(Dataset items)
= Beginning of Section =
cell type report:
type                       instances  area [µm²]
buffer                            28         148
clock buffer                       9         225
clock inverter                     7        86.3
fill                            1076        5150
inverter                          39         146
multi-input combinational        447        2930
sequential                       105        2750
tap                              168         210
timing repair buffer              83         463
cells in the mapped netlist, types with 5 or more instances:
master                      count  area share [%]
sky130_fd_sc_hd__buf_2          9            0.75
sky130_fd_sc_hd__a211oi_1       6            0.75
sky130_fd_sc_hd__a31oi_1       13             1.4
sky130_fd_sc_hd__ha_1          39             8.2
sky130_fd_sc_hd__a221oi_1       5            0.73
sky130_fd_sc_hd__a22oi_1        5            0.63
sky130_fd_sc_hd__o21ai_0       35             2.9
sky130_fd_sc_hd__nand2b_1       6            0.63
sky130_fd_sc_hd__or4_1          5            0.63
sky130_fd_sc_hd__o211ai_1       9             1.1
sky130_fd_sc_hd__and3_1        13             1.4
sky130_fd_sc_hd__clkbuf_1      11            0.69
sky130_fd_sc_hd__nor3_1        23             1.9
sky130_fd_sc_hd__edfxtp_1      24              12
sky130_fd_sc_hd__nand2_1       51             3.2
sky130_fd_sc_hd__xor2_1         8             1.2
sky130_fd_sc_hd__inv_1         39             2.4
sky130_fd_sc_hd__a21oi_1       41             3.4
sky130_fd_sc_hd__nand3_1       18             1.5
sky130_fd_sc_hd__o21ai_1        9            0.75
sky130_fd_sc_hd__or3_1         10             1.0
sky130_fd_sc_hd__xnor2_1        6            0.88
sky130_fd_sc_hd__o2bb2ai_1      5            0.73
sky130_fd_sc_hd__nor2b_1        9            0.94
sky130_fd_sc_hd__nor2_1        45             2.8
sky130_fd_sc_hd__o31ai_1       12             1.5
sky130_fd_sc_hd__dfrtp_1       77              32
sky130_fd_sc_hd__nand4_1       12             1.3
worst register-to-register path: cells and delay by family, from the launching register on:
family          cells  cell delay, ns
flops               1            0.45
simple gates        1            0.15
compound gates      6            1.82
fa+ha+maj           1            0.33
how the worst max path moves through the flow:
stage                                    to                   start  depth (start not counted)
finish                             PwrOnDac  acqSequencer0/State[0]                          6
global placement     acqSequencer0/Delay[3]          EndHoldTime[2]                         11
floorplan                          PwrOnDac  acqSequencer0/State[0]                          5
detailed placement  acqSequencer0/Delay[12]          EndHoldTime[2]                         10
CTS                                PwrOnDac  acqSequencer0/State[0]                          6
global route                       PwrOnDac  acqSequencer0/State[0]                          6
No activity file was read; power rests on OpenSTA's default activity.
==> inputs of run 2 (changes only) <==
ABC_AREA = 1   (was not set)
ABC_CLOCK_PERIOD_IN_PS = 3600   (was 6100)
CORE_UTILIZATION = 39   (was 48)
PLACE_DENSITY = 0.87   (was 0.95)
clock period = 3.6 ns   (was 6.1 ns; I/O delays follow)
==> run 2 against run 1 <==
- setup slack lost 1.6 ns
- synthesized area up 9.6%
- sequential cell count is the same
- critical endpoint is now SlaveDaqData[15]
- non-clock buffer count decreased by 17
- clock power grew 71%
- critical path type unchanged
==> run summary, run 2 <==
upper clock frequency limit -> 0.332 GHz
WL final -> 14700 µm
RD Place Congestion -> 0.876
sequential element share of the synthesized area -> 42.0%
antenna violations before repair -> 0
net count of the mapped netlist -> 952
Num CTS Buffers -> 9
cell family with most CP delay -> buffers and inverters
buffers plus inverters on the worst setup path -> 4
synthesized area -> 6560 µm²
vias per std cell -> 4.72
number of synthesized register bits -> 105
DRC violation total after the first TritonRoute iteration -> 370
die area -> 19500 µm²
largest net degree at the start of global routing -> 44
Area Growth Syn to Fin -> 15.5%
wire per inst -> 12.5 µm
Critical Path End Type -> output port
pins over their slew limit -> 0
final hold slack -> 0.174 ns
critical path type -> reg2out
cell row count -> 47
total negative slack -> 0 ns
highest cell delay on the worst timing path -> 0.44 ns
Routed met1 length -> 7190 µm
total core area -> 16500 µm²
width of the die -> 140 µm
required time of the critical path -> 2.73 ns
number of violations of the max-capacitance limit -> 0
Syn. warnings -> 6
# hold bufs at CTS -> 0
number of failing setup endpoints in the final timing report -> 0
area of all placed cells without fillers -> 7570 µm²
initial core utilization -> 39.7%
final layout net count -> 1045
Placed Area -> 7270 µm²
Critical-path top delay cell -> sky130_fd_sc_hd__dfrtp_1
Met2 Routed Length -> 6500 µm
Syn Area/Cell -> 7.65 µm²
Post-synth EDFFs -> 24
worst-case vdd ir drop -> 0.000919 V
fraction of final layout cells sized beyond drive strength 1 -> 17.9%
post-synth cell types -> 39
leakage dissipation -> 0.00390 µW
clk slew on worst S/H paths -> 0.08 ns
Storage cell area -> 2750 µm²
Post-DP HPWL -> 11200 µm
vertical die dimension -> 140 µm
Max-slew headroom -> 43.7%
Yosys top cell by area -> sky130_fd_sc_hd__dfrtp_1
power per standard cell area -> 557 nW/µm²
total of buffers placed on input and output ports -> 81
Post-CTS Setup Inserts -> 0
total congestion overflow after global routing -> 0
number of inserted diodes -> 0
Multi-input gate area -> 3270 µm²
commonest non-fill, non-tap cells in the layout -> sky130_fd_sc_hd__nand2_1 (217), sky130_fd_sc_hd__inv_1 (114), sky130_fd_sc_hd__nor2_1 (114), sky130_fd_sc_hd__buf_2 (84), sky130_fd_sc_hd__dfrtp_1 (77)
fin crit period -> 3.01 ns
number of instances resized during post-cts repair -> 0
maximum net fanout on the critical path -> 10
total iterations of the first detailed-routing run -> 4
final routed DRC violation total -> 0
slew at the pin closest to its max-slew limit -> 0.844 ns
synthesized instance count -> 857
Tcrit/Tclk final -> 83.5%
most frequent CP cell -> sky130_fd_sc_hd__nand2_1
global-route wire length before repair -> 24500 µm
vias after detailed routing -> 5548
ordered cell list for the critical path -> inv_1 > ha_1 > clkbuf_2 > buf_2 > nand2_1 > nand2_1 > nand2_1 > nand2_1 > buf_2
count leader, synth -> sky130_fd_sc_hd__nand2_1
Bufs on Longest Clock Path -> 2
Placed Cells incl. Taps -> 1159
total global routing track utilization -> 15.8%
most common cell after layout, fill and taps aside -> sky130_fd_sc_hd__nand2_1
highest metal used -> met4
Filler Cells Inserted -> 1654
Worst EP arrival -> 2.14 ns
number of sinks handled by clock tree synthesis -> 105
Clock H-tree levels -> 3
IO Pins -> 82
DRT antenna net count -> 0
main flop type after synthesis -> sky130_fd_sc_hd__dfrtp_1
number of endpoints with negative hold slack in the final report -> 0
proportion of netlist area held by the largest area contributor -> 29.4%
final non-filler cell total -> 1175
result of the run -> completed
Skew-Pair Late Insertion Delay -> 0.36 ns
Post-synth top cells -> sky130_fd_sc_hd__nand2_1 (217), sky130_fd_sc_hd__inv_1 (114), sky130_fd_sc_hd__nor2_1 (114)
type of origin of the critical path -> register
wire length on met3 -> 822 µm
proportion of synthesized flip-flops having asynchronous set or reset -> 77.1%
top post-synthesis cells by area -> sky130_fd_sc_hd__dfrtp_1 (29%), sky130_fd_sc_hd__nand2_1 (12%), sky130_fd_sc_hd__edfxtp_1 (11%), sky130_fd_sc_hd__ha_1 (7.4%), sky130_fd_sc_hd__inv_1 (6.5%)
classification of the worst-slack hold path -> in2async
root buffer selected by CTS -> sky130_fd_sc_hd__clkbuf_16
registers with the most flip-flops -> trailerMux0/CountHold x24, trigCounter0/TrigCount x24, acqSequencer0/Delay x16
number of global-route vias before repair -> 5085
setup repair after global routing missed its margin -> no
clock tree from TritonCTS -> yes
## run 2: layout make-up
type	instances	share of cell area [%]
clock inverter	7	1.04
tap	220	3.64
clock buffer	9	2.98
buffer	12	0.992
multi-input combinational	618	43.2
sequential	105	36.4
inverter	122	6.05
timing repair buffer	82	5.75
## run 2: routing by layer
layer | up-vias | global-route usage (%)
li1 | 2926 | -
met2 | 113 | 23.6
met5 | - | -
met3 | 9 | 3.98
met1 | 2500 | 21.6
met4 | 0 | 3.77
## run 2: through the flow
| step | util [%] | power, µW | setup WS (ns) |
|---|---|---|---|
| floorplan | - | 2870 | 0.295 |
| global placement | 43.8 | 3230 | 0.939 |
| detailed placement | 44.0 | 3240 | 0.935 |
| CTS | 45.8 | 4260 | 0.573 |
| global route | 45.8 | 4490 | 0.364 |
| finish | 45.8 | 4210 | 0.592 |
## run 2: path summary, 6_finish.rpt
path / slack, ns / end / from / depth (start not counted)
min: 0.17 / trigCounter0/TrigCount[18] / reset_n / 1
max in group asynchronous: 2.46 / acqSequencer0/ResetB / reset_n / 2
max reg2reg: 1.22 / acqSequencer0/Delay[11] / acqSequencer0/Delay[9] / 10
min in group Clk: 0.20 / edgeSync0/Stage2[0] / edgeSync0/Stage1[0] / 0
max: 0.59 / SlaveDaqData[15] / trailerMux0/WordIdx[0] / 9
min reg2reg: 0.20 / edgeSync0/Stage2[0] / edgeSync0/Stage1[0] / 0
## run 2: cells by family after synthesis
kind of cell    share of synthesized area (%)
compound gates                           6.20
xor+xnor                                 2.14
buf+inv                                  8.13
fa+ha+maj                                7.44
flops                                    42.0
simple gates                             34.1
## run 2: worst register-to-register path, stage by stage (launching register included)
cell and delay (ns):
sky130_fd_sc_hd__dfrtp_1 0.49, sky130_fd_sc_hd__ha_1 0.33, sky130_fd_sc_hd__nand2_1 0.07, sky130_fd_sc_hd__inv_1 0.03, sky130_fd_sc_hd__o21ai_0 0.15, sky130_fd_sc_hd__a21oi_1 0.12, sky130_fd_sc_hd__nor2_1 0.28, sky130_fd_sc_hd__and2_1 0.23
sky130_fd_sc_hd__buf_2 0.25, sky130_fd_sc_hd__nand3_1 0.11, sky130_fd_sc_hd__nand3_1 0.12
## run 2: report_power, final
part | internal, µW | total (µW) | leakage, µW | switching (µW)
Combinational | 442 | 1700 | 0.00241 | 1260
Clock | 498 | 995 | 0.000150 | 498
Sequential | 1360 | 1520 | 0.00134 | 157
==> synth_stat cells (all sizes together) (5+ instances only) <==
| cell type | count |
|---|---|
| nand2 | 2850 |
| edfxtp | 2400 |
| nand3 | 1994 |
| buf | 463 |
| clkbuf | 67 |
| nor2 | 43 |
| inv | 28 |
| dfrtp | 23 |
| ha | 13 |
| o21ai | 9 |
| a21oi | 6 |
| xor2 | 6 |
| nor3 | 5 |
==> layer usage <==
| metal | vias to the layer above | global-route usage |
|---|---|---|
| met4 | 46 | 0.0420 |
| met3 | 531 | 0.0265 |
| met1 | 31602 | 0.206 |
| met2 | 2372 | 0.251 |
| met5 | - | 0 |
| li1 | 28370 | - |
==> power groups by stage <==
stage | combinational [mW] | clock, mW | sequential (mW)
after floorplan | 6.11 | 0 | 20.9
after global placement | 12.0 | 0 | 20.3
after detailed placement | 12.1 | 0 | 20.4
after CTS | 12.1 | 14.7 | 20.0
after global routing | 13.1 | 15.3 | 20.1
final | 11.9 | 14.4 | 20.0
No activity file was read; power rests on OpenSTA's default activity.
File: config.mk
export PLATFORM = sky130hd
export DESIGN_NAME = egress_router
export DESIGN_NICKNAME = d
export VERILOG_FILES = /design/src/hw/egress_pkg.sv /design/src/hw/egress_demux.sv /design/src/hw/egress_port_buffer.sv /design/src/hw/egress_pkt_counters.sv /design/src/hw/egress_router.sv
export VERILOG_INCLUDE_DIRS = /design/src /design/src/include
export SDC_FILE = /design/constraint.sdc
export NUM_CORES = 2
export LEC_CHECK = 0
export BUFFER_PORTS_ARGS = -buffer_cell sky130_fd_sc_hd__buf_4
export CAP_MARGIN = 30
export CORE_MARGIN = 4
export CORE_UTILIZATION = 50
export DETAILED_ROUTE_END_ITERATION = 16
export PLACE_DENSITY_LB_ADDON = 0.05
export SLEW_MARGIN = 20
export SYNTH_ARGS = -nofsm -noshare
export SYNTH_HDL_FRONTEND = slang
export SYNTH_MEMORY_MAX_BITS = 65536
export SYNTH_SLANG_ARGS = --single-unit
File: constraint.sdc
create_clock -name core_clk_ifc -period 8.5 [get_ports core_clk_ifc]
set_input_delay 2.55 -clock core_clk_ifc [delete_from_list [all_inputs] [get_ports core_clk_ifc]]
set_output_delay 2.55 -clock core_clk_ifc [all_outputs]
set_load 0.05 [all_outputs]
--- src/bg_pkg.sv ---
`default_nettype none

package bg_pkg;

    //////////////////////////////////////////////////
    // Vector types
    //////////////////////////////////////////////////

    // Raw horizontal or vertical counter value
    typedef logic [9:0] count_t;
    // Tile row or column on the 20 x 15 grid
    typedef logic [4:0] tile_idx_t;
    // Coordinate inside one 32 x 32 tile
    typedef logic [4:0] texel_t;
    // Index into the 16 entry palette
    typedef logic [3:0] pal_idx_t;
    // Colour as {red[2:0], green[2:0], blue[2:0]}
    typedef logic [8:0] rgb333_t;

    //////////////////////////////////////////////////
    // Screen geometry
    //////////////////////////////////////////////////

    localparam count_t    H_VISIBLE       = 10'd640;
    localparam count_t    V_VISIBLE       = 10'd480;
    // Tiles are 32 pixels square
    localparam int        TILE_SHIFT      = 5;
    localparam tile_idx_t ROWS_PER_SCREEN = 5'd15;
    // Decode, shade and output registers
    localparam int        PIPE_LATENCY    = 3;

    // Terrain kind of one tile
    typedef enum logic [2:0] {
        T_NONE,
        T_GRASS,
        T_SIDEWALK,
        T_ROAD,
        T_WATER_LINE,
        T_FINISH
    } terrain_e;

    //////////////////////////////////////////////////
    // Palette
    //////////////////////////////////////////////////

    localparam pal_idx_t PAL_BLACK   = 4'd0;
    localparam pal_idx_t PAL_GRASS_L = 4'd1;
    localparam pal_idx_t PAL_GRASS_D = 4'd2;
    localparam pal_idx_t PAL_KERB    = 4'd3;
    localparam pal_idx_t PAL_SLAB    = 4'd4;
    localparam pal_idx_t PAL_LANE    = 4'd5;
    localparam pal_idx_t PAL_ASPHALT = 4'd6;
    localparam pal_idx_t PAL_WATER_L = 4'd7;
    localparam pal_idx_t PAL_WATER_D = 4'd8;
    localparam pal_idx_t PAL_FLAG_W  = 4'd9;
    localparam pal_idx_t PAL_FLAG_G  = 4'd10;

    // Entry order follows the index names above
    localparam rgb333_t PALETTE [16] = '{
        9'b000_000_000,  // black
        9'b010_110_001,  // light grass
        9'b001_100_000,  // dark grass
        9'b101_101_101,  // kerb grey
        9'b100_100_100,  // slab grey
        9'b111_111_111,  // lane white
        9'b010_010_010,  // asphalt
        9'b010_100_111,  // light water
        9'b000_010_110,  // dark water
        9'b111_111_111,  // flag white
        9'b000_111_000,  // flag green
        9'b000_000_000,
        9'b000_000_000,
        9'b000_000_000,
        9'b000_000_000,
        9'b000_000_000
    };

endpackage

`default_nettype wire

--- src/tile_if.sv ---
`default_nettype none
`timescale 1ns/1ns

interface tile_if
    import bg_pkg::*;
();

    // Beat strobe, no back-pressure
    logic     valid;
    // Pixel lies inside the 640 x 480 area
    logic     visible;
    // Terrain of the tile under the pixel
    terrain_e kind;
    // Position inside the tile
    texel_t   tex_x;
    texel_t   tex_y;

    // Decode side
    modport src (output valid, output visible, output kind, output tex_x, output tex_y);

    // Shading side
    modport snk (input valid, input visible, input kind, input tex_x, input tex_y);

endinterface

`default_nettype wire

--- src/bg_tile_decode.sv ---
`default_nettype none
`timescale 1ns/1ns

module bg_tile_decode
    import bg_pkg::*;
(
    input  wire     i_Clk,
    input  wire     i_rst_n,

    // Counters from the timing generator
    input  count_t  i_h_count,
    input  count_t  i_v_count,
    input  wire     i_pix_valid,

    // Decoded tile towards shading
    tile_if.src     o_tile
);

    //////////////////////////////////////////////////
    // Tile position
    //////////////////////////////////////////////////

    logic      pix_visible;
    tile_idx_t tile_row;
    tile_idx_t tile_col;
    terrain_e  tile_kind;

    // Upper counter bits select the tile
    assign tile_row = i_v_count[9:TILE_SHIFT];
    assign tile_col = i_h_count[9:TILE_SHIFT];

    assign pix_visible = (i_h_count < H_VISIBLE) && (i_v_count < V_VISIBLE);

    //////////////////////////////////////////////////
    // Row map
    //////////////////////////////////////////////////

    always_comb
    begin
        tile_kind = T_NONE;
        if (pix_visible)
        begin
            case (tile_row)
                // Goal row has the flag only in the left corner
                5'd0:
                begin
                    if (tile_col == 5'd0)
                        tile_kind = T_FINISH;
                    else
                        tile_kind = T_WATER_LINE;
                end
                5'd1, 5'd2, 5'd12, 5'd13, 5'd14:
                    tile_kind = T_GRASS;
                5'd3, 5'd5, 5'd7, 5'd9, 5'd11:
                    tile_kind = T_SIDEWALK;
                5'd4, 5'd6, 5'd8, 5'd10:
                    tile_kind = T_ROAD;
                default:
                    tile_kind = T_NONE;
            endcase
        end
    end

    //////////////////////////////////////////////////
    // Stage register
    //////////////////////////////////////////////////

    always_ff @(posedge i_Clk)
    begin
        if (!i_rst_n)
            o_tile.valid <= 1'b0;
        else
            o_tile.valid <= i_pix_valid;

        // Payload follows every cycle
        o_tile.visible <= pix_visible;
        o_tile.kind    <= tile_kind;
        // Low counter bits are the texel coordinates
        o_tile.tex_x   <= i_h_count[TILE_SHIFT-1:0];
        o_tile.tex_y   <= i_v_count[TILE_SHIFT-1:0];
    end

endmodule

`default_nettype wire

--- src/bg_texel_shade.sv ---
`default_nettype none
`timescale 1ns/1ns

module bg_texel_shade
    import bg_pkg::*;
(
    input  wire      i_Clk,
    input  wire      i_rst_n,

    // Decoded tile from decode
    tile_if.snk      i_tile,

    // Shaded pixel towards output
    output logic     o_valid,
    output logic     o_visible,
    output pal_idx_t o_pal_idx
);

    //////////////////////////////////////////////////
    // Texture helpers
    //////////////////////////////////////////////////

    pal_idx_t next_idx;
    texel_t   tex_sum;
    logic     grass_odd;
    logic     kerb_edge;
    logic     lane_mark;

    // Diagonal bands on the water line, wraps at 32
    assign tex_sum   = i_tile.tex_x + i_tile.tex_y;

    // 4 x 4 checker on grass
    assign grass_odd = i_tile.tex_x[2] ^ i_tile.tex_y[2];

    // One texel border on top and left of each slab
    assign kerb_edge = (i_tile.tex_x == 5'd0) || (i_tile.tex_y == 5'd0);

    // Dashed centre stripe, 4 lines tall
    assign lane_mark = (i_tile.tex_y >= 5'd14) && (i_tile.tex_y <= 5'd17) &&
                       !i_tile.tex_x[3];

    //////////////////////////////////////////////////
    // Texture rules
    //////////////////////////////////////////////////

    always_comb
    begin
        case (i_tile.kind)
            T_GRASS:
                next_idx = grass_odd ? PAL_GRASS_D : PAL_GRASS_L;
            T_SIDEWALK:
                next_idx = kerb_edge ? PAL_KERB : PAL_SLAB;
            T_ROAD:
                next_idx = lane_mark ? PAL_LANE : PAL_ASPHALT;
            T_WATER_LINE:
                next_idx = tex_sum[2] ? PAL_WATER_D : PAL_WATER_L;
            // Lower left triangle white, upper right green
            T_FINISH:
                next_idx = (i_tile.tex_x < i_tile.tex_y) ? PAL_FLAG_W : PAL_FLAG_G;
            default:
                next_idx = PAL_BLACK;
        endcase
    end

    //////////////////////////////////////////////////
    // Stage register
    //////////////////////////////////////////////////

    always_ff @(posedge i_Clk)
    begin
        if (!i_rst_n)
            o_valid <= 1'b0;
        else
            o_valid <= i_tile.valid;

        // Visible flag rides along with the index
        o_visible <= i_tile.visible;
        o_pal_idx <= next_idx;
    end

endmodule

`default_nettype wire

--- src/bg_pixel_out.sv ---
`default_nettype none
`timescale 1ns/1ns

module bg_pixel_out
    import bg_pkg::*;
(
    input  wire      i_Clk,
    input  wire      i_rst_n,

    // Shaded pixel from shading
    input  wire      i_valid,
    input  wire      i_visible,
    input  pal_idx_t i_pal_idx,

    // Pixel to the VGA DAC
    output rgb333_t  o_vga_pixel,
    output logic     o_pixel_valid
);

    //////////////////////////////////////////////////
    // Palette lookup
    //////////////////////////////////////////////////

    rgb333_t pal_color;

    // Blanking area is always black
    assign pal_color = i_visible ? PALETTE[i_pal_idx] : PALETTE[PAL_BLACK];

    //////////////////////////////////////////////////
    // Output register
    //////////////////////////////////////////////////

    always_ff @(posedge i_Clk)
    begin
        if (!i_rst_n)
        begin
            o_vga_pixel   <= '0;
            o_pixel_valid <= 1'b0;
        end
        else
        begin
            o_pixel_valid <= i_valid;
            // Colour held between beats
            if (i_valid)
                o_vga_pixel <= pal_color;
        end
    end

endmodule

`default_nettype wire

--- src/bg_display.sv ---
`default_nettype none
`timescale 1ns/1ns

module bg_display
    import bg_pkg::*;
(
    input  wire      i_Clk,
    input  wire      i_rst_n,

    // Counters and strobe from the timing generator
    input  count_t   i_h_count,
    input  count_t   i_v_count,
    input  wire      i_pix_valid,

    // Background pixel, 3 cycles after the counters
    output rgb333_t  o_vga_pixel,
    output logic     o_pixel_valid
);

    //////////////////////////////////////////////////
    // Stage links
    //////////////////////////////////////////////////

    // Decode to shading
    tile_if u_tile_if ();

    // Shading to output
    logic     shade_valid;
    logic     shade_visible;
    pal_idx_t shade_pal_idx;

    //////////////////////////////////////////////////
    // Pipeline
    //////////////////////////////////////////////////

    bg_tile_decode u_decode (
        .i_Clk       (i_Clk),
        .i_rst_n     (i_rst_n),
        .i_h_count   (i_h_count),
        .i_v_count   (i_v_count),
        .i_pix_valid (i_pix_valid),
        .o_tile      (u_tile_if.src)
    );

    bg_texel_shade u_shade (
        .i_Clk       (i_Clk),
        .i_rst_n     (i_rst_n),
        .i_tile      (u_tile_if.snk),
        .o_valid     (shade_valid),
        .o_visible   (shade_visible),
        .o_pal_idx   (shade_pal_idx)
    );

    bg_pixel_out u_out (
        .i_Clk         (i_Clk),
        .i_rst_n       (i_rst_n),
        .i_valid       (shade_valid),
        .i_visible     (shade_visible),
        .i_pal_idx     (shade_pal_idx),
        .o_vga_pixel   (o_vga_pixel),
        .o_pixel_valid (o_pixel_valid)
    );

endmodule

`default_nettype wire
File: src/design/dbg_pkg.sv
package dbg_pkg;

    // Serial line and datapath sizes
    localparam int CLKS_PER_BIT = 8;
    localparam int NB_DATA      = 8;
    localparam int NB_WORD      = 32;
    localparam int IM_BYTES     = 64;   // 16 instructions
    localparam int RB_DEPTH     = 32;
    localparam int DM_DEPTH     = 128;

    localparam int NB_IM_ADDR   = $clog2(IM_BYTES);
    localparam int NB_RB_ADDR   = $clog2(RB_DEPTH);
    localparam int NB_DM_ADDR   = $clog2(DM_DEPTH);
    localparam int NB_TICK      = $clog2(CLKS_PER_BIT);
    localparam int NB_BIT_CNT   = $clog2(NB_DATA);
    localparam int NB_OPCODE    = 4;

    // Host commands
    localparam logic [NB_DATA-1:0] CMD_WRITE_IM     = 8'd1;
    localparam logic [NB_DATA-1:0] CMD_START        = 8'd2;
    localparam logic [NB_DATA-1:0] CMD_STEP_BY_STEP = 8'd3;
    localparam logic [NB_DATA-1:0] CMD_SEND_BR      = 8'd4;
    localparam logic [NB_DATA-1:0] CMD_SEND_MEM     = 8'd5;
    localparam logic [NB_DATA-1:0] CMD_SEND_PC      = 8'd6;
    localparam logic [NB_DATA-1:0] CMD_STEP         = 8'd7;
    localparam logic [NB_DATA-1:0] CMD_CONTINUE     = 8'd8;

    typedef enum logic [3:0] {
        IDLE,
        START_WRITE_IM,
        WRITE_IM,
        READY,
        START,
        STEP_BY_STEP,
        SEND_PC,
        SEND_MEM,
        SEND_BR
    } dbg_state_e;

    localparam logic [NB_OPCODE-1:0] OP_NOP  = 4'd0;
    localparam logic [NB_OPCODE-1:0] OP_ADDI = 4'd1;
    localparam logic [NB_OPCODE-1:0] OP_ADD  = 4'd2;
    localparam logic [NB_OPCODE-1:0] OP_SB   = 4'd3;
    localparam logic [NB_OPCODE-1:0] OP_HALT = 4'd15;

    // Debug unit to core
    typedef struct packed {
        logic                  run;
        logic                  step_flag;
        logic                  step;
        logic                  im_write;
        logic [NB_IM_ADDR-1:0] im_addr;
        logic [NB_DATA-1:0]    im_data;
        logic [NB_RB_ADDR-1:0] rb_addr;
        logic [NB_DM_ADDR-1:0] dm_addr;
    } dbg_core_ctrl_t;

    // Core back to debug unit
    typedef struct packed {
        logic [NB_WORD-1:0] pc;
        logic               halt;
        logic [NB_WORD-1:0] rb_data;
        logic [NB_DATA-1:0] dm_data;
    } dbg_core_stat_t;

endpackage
= End of Section =
■ ABOUT THIS TASK: When the line with "Syn. warnings -> 6" is reached in the data above, start copying there, and copy each line exactly until the line with "fin crit period -> 3.01 ns" has been copied; copy nothing else.

■ SOLVED EXERCISE:
Syn. warnings -> 6
# hold bufs at CTS -> 0
number of failing setup endpoints in the final timing report -> 0
area of all placed cells without fillers -> 7570 µm²
initial core utilization -> 39.7%
final layout net count -> 1045
Placed Area -> 7270 µm²
Critical-path top delay cell -> sky130_fd_sc_hd__dfrtp_1
Met2 Routed Length -> 6500 µm
Syn Area/Cell -> 7.65 µm²
Post-synth EDFFs -> 24
worst-case vdd ir drop -> 0.000919 V
fraction of final layout cells sized beyond drive strength 1 -> 17.9%
post-synth cell types -> 39
leakage dissipation -> 0.00390 µW
clk slew on worst S/H paths -> 0.08 ns
Storage cell area -> 2750 µm²
Post-DP HPWL -> 11200 µm
vertical die dimension -> 140 µm
Max-slew headroom -> 43.7%
Yosys top cell by area -> sky130_fd_sc_hd__dfrtp_1
power per standard cell area -> 557 nW/µm²
total of buffers placed on input and output ports -> 81
Post-CTS Setup Inserts -> 0
total congestion overflow after global routing -> 0
number of inserted diodes -> 0
Multi-input gate area -> 3270 µm²
commonest non-fill, non-tap cells in the layout -> sky130_fd_sc_hd__nand2_1 (217), sky130_fd_sc_hd__inv_1 (114), sky130_fd_sc_hd__nor2_1 (114), sky130_fd_sc_hd__buf_2 (84), sky130_fd_sc_hd__dfrtp_1 (77)
fin crit period -> 3.01 ns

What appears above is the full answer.